# INSTRUCTIONS TO FOLLOW:
Below is a listing from which only part is wanted; return exactly the lines from the one with "tap | 1637 | 2050" up to and including the one with "-- separate check: timing".

# GIVEN INFORMATION:
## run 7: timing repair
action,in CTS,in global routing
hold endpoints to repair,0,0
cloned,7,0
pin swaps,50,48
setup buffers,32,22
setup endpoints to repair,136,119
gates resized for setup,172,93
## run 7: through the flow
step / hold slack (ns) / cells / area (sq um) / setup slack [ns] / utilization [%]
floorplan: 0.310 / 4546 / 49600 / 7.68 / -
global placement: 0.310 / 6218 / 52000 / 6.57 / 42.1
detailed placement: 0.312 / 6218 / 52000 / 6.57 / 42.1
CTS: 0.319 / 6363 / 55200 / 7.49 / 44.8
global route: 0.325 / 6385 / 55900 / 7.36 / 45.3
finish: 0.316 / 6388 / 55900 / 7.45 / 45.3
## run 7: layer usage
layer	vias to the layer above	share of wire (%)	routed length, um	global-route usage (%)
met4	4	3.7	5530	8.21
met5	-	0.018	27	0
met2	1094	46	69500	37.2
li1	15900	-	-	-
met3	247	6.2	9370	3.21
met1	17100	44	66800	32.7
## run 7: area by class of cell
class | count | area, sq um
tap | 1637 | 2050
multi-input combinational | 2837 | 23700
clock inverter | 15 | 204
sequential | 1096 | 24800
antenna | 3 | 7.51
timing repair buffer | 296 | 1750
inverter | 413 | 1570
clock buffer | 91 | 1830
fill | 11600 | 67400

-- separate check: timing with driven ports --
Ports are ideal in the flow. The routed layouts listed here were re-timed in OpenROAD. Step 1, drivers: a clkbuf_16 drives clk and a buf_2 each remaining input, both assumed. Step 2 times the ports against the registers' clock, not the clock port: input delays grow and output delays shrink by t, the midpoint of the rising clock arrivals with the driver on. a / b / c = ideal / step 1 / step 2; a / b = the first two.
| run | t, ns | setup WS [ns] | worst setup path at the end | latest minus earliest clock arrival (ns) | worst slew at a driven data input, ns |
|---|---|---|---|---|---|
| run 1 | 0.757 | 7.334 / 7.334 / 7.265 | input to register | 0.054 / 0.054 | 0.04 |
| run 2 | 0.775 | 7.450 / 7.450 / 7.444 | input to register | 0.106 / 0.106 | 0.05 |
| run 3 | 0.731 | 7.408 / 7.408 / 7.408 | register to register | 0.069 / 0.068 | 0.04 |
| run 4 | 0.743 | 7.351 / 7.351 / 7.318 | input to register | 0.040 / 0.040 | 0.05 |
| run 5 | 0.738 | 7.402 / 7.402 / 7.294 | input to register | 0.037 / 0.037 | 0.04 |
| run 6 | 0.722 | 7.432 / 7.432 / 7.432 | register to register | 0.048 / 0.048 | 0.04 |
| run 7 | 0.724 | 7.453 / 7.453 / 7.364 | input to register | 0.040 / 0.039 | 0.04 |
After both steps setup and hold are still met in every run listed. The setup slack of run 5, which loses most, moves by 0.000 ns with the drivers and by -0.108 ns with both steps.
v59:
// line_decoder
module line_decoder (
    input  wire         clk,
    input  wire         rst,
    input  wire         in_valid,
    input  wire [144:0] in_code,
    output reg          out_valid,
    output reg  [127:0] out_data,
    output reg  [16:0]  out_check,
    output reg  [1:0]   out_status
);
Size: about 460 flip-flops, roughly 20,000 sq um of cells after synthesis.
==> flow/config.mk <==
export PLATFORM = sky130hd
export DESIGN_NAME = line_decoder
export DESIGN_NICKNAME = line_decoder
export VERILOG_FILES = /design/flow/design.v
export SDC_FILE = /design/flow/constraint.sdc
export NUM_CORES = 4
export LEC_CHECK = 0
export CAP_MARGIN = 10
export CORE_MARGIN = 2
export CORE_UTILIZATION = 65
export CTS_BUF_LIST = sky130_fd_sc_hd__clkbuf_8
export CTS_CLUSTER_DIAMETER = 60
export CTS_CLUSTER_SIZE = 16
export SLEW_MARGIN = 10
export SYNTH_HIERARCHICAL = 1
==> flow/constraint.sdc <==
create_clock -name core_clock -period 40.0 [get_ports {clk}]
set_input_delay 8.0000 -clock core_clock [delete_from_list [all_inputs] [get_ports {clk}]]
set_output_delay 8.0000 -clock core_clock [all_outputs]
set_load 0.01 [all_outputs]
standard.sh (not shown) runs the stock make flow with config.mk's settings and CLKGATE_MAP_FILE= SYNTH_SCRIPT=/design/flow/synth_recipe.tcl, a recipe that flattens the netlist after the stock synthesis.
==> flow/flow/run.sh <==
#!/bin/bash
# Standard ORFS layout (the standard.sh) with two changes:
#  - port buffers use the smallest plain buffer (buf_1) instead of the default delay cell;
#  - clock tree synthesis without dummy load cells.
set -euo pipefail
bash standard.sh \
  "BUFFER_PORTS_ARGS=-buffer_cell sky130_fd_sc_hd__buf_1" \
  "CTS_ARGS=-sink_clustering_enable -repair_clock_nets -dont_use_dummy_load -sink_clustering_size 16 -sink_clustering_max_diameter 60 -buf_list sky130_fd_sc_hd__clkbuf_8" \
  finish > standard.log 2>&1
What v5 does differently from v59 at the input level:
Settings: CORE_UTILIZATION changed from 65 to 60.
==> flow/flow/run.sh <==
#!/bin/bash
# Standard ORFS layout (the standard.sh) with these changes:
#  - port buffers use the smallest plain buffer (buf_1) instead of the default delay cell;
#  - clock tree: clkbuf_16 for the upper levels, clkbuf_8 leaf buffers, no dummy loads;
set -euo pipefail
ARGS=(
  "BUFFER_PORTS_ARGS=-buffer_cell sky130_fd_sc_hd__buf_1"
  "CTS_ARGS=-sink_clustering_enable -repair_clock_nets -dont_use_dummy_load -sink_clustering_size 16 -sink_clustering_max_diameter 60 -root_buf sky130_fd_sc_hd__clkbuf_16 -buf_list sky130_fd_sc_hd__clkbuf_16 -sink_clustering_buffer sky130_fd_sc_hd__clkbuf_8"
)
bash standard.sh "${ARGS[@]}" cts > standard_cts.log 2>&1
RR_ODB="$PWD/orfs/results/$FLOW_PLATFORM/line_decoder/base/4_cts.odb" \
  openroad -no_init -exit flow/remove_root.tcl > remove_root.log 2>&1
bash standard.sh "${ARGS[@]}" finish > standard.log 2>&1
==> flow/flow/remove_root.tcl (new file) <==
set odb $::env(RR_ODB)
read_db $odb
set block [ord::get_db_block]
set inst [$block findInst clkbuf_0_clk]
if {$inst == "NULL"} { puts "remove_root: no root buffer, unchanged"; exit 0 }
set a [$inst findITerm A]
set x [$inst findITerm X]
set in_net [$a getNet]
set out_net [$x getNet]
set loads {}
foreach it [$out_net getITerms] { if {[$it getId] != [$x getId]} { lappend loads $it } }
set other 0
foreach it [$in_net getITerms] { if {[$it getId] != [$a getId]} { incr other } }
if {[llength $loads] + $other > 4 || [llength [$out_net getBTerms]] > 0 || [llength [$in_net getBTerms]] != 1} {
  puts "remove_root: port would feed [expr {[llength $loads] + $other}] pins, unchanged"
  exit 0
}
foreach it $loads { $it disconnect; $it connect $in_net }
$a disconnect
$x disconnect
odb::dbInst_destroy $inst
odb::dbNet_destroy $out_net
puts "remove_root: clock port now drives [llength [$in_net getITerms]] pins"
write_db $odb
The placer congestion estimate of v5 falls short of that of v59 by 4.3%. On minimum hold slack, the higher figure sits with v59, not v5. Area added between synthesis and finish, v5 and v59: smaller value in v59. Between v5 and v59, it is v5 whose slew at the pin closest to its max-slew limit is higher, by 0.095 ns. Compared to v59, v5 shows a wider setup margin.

# TASK RESPONSE:
tap | 1637 | 2050
multi-input combinational | 2837 | 23700
clock inverter | 15 | 204
sequential | 1096 | 24800
antenna | 3 | 7.51
timing repair buffer | 296 | 1750
inverter | 413 | 1570
clock buffer | 91 | 1830
fill | 11600 | 67400

-- separate check: timing with driven ports --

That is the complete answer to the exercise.